### What to produce
From the entries below, copy exactly the lines from the one that contains "critical path, delay" through the one that contains "64 | 0.26 |", both included, and only those.

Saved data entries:
▽
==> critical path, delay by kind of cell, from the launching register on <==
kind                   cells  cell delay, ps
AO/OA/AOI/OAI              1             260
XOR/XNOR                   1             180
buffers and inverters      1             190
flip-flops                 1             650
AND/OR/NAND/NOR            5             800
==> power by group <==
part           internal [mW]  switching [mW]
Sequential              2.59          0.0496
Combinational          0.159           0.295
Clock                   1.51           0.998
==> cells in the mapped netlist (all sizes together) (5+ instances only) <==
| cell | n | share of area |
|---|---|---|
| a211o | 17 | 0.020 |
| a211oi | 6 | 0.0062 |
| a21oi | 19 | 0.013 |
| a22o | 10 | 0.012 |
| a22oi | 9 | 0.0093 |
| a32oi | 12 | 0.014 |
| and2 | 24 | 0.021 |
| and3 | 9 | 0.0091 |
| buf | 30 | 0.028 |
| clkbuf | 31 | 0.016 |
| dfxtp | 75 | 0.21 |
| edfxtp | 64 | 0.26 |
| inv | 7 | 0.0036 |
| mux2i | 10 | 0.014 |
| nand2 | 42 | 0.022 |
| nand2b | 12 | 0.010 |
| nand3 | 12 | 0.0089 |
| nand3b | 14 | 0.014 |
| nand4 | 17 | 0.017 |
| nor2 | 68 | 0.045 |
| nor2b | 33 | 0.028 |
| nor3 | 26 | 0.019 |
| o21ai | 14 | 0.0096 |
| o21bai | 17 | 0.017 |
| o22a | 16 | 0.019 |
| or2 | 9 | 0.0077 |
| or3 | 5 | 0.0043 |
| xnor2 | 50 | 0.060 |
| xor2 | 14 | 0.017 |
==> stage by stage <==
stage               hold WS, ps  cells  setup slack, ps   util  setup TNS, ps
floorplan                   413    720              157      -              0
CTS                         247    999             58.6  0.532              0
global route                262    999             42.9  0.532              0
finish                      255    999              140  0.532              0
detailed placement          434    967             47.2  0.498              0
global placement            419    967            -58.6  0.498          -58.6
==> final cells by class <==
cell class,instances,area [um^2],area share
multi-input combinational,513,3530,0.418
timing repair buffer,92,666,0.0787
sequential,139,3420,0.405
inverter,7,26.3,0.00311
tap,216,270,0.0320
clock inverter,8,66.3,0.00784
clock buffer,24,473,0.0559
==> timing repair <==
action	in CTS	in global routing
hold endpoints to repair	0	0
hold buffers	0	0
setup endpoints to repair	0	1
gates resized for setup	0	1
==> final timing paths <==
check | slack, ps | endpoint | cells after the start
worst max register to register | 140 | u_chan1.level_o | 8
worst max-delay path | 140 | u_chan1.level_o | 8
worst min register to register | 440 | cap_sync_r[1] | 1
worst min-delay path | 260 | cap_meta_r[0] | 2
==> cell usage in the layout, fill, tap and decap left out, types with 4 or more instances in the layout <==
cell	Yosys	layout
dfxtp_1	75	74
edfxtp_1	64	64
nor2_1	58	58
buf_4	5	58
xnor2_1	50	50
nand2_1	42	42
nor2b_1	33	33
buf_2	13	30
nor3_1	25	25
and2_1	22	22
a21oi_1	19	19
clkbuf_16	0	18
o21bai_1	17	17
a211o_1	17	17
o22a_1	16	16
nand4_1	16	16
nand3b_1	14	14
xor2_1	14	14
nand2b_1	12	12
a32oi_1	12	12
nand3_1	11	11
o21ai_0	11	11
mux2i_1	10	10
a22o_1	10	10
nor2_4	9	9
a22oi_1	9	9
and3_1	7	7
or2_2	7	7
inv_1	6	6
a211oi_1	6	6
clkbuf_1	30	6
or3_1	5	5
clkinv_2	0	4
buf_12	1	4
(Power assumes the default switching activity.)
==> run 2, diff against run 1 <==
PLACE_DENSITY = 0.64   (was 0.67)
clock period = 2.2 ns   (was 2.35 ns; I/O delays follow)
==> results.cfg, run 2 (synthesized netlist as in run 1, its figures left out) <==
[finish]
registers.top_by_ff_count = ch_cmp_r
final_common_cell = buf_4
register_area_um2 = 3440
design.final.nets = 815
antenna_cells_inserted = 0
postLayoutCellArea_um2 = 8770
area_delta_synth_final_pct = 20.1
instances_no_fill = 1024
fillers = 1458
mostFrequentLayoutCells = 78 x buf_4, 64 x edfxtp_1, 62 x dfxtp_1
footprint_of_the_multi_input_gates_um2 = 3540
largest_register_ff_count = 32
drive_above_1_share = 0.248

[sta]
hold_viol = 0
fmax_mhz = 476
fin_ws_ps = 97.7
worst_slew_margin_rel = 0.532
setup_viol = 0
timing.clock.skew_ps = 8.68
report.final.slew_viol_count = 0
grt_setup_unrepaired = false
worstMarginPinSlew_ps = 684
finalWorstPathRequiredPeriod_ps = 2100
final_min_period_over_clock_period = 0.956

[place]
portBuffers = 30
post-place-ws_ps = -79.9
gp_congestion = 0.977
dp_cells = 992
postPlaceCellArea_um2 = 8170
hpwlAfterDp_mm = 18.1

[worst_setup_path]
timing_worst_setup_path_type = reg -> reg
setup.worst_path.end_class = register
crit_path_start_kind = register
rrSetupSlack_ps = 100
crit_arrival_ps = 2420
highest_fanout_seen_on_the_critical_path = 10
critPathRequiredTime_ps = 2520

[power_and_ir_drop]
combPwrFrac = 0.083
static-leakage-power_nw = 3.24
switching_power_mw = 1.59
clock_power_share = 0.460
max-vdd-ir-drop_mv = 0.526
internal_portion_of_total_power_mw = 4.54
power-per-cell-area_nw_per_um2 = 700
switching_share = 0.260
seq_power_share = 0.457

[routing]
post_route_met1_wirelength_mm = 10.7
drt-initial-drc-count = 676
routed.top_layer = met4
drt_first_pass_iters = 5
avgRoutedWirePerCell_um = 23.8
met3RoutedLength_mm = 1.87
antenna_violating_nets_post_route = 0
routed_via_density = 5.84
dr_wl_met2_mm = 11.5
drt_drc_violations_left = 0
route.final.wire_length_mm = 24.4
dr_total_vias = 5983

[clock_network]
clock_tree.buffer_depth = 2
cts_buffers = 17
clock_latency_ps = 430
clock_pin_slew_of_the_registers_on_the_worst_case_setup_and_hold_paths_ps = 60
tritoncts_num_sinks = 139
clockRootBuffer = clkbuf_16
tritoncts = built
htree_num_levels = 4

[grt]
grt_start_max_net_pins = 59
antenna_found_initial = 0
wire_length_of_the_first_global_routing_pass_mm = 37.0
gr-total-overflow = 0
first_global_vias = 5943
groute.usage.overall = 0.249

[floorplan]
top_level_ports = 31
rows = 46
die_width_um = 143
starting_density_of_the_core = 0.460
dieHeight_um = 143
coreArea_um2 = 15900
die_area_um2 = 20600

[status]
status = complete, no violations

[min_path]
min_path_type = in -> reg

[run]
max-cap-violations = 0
△
▽
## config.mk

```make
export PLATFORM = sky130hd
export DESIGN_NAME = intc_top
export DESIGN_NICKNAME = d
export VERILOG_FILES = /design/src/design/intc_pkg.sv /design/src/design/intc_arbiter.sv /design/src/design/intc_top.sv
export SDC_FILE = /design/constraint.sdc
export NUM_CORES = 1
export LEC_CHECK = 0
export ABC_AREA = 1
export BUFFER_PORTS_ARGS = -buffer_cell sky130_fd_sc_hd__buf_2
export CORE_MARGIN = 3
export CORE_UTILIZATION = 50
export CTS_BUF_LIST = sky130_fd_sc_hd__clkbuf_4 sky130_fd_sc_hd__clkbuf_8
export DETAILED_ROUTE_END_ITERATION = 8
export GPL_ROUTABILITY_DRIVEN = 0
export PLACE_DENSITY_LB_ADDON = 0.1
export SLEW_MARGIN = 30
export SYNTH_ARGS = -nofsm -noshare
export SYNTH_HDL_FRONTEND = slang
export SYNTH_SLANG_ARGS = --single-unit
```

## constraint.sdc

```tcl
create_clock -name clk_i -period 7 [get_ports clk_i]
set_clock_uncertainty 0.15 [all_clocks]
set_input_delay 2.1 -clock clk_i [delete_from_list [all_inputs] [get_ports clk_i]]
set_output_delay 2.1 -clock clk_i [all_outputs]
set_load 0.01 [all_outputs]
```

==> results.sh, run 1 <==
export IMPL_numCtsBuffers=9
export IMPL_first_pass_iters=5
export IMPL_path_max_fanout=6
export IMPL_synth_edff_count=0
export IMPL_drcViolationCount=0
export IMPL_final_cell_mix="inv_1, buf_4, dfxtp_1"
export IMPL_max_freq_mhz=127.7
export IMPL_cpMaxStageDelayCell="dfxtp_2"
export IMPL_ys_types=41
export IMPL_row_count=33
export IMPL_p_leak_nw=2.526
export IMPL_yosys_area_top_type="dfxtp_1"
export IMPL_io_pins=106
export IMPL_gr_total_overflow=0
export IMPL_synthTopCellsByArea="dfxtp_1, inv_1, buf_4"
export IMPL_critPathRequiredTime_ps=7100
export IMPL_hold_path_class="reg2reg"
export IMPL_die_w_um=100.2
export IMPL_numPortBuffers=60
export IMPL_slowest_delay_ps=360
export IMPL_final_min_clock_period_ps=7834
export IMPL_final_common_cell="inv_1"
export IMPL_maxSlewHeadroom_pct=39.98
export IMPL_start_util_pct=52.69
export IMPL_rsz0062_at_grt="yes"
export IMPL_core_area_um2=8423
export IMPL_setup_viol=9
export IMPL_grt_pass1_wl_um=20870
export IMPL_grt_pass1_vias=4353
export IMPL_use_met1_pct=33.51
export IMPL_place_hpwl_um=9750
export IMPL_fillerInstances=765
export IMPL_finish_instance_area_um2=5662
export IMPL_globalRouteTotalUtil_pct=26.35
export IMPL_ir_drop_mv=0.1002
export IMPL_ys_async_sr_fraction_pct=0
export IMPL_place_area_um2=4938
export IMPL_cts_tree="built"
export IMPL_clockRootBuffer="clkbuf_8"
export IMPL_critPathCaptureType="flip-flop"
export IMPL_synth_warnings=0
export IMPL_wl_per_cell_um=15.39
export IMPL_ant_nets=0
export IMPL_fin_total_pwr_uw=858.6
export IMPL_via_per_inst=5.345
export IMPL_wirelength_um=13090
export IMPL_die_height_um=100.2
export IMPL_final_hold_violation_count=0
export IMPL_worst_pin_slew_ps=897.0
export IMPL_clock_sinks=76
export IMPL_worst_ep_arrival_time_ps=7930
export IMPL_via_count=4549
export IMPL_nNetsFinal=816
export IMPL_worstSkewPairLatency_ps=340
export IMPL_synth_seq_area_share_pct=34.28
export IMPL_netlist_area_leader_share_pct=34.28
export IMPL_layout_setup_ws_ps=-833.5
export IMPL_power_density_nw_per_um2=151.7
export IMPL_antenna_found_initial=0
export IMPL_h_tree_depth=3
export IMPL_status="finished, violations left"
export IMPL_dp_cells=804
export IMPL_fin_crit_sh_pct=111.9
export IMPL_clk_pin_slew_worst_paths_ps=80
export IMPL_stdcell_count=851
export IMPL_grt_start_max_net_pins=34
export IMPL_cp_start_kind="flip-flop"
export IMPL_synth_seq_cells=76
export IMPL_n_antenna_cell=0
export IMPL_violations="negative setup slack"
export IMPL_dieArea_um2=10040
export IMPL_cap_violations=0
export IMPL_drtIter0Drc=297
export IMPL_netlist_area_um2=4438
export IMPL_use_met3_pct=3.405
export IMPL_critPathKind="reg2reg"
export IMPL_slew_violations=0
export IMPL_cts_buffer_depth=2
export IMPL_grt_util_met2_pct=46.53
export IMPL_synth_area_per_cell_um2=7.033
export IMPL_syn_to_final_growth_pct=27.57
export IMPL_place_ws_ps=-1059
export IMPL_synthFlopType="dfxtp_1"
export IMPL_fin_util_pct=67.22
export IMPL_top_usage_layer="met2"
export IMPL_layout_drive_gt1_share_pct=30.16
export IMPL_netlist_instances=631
△
### Result for this task
==> critical path, delay by kind of cell, from the launching register on <==
kind                   cells  cell delay, ps
AO/OA/AOI/OAI              1             260
XOR/XNOR                   1             180
buffers and inverters      1             190
flip-flops                 1             650
AND/OR/NAND/NOR            5             800
==> power by group <==
part           internal [mW]  switching [mW]
Sequential              2.59          0.0496
Combinational          0.159           0.295
Clock                   1.51           0.998
==> cells in the mapped netlist (all sizes together) (5+ instances only) <==
| cell | n | share of area |
|---|---|---|
| a211o | 17 | 0.020 |
| a211oi | 6 | 0.0062 |
| a21oi | 19 | 0.013 |
| a22o | 10 | 0.012 |
| a22oi | 9 | 0.0093 |
| a32oi | 12 | 0.014 |
| and2 | 24 | 0.021 |
| and3 | 9 | 0.0091 |
| buf | 30 | 0.028 |
| clkbuf | 31 | 0.016 |
| dfxtp | 75 | 0.21 |
| edfxtp | 64 | 0.26 |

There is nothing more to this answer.